◆ What is needed
Using the entries that follow, state how many lines contain the word "return". The response is that number and nothing more.
---
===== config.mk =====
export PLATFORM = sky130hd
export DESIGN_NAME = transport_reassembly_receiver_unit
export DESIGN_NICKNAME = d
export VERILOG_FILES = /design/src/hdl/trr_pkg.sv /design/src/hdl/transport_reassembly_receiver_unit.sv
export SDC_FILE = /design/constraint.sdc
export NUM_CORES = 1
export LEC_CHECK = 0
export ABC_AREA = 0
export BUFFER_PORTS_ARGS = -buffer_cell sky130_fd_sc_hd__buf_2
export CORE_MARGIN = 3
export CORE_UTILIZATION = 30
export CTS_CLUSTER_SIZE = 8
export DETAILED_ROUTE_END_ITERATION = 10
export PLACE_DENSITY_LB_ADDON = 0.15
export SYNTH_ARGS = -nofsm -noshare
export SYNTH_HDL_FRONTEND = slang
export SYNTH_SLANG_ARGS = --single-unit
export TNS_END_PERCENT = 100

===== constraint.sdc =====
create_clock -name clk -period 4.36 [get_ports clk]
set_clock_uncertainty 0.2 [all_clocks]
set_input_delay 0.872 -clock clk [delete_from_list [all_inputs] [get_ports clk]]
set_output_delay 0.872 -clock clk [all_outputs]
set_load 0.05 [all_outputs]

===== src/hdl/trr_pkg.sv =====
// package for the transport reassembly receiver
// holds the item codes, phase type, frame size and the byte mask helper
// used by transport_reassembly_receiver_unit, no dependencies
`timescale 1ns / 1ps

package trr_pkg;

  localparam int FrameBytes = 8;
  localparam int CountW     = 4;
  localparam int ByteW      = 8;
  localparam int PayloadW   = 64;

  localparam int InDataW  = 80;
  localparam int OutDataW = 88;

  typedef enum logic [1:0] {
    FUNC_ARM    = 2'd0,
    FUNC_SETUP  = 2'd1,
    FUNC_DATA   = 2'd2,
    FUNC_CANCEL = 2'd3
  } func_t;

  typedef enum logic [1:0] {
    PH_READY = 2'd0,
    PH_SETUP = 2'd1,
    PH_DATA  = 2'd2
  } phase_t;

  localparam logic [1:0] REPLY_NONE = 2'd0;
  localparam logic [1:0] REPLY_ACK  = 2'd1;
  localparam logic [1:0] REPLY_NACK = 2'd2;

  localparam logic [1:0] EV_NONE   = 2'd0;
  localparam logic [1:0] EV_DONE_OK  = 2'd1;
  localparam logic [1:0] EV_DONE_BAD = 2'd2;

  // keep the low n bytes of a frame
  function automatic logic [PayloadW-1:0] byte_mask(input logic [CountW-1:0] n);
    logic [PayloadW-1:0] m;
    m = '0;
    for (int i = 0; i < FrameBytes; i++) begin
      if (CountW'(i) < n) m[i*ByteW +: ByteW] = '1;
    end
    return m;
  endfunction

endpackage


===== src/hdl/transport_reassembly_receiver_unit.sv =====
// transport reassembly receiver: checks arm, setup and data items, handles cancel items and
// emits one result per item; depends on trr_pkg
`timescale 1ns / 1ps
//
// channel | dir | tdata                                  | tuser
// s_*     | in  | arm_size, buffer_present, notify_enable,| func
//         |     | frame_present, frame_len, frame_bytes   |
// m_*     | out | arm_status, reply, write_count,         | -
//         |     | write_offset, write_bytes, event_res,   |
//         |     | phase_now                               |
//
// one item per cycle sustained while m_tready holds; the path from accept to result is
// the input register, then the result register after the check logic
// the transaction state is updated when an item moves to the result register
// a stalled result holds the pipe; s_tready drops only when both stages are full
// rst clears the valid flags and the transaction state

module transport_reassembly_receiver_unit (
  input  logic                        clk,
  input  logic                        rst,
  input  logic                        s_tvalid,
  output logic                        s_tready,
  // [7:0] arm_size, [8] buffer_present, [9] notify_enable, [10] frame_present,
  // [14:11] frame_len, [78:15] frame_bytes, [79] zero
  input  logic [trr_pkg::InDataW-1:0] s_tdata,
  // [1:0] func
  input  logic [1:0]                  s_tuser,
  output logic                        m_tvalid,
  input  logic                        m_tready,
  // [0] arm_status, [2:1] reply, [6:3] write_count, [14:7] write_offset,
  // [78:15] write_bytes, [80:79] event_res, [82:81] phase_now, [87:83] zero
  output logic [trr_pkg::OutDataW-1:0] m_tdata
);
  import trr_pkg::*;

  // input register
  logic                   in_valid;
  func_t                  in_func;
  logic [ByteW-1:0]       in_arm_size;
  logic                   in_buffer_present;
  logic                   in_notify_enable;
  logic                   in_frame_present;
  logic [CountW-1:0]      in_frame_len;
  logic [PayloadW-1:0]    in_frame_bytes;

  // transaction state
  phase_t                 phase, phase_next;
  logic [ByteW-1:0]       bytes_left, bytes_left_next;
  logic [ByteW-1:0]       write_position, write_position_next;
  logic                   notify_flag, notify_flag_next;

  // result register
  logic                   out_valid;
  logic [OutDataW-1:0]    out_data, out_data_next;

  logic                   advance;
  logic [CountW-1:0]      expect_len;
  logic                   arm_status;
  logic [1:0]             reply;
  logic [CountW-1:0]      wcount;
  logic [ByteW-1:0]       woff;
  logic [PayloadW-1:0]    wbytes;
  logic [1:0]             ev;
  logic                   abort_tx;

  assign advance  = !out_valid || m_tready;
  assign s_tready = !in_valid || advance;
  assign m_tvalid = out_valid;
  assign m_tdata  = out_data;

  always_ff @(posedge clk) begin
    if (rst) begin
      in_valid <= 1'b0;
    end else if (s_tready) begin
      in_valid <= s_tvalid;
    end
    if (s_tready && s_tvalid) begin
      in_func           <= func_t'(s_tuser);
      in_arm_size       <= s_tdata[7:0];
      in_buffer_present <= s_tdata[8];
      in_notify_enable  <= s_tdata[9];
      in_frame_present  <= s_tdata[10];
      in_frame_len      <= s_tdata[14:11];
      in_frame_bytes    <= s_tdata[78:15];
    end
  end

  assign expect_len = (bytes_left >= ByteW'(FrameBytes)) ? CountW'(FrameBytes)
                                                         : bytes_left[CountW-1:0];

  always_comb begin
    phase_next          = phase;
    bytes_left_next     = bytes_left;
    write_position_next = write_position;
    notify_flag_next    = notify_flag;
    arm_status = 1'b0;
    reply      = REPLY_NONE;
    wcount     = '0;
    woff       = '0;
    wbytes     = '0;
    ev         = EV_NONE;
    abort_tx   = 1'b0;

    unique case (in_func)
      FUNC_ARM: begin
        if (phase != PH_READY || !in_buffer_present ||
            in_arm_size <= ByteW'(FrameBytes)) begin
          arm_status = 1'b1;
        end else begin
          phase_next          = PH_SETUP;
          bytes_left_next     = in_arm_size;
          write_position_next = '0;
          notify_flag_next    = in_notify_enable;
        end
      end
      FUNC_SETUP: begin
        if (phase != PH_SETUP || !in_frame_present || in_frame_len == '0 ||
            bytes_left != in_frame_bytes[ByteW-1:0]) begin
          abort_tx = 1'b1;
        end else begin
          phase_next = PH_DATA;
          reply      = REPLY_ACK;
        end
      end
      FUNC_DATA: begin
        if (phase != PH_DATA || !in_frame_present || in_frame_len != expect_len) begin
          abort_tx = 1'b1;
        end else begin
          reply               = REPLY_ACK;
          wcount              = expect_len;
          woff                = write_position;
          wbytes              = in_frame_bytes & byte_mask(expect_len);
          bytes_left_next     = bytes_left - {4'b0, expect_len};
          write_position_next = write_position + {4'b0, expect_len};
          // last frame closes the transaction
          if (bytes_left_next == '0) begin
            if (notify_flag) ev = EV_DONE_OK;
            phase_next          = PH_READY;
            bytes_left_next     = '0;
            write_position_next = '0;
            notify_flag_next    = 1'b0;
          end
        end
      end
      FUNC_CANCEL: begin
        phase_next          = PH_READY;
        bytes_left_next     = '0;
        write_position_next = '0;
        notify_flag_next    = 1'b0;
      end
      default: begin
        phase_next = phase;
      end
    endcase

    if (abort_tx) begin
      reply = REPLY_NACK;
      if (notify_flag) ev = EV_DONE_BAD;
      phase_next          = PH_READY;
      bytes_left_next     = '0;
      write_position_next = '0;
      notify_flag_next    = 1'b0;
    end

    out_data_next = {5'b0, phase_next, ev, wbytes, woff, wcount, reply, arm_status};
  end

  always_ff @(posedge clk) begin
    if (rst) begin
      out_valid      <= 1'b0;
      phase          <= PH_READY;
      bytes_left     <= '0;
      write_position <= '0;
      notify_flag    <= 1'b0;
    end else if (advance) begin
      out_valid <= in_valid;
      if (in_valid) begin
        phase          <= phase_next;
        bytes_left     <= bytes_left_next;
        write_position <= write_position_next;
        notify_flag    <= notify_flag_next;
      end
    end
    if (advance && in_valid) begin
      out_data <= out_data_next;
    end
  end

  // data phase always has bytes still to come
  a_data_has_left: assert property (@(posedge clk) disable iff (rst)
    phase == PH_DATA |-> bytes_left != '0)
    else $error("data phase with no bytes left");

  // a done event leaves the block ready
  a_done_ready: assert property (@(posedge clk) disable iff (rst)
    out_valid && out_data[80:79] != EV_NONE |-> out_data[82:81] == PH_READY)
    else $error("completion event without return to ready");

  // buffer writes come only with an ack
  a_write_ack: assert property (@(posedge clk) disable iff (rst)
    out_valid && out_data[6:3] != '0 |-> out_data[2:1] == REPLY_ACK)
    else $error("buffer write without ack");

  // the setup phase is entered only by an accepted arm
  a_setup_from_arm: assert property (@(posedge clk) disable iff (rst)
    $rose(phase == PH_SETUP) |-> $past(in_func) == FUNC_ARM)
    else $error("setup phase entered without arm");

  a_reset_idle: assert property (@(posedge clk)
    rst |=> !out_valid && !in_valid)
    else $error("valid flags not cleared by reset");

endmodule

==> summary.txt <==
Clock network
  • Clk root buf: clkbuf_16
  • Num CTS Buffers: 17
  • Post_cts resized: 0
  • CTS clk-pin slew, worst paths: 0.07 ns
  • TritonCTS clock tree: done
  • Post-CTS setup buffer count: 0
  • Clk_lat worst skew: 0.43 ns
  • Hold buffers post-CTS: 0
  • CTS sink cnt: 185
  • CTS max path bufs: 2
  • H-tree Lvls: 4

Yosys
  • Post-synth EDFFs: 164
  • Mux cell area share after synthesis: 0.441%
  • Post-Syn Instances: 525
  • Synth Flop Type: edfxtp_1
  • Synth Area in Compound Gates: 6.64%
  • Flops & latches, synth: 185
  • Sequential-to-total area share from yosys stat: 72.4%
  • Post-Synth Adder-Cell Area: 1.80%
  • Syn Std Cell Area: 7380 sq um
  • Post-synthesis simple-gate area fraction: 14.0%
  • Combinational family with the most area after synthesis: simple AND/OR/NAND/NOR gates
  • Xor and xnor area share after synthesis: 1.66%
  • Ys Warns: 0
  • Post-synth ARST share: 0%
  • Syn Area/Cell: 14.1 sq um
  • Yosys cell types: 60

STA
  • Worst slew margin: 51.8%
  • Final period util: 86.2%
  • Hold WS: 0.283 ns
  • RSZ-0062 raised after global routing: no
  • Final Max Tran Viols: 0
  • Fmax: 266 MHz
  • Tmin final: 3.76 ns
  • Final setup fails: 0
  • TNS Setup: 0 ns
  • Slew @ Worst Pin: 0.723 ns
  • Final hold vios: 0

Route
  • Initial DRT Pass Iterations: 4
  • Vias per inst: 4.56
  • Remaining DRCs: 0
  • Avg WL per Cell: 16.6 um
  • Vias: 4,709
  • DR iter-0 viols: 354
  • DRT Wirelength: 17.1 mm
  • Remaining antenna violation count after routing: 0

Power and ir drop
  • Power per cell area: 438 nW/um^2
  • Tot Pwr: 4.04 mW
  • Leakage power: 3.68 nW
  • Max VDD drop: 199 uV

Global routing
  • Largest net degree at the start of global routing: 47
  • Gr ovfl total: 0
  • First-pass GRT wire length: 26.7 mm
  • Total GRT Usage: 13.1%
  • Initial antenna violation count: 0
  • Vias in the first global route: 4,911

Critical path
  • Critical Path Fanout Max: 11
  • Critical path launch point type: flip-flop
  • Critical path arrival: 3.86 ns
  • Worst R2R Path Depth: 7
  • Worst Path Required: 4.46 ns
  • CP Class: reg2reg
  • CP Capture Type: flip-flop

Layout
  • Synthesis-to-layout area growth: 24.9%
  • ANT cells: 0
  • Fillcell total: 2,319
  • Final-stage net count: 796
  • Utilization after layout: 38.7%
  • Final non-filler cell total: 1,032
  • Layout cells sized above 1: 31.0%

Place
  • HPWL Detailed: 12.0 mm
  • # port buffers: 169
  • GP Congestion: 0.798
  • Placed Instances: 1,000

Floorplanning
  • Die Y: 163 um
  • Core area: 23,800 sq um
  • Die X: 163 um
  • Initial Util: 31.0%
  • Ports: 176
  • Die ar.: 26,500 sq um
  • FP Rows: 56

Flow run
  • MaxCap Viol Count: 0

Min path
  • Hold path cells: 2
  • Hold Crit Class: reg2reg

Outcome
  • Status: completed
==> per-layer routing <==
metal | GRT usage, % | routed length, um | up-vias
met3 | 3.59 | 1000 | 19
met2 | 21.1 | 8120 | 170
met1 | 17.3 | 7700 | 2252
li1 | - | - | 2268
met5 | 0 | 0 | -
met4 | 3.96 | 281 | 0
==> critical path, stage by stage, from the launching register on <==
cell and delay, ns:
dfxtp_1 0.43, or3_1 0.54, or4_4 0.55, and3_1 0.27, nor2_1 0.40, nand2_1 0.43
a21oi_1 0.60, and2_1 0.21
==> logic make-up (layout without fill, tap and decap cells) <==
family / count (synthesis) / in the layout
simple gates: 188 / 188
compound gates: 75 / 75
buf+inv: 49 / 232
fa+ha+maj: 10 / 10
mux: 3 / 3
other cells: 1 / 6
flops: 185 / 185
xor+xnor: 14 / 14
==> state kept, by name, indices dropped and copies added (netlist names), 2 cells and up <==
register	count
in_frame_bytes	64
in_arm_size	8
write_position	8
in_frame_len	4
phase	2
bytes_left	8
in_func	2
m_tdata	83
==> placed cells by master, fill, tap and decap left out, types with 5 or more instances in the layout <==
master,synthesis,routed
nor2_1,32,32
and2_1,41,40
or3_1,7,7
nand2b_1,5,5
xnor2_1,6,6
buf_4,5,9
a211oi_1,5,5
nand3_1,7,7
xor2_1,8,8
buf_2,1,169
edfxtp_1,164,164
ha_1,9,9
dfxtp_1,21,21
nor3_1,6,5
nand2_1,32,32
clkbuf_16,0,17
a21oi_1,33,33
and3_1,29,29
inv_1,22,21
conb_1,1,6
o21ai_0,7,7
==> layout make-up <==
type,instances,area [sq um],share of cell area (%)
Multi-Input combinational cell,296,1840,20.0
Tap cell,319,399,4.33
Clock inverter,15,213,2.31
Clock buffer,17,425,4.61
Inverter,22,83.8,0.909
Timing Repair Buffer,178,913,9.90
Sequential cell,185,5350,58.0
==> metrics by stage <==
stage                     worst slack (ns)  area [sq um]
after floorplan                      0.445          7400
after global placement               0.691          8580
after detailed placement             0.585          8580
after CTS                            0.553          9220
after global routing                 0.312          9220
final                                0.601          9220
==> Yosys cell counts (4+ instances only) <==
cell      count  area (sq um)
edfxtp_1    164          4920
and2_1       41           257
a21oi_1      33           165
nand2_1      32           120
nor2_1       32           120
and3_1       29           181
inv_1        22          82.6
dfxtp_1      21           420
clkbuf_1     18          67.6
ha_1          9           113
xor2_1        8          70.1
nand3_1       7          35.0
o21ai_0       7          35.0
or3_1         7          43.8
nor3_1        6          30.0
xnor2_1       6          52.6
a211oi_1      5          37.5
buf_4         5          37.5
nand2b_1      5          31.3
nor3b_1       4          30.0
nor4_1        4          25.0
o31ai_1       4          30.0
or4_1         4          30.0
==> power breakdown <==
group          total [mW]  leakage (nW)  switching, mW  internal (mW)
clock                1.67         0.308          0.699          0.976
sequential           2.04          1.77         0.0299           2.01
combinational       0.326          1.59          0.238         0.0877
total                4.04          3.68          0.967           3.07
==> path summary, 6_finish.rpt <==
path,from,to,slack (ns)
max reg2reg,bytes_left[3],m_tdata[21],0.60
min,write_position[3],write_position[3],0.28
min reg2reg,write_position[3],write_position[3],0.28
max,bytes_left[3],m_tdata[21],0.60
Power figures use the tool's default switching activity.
---
◆ Answer area
2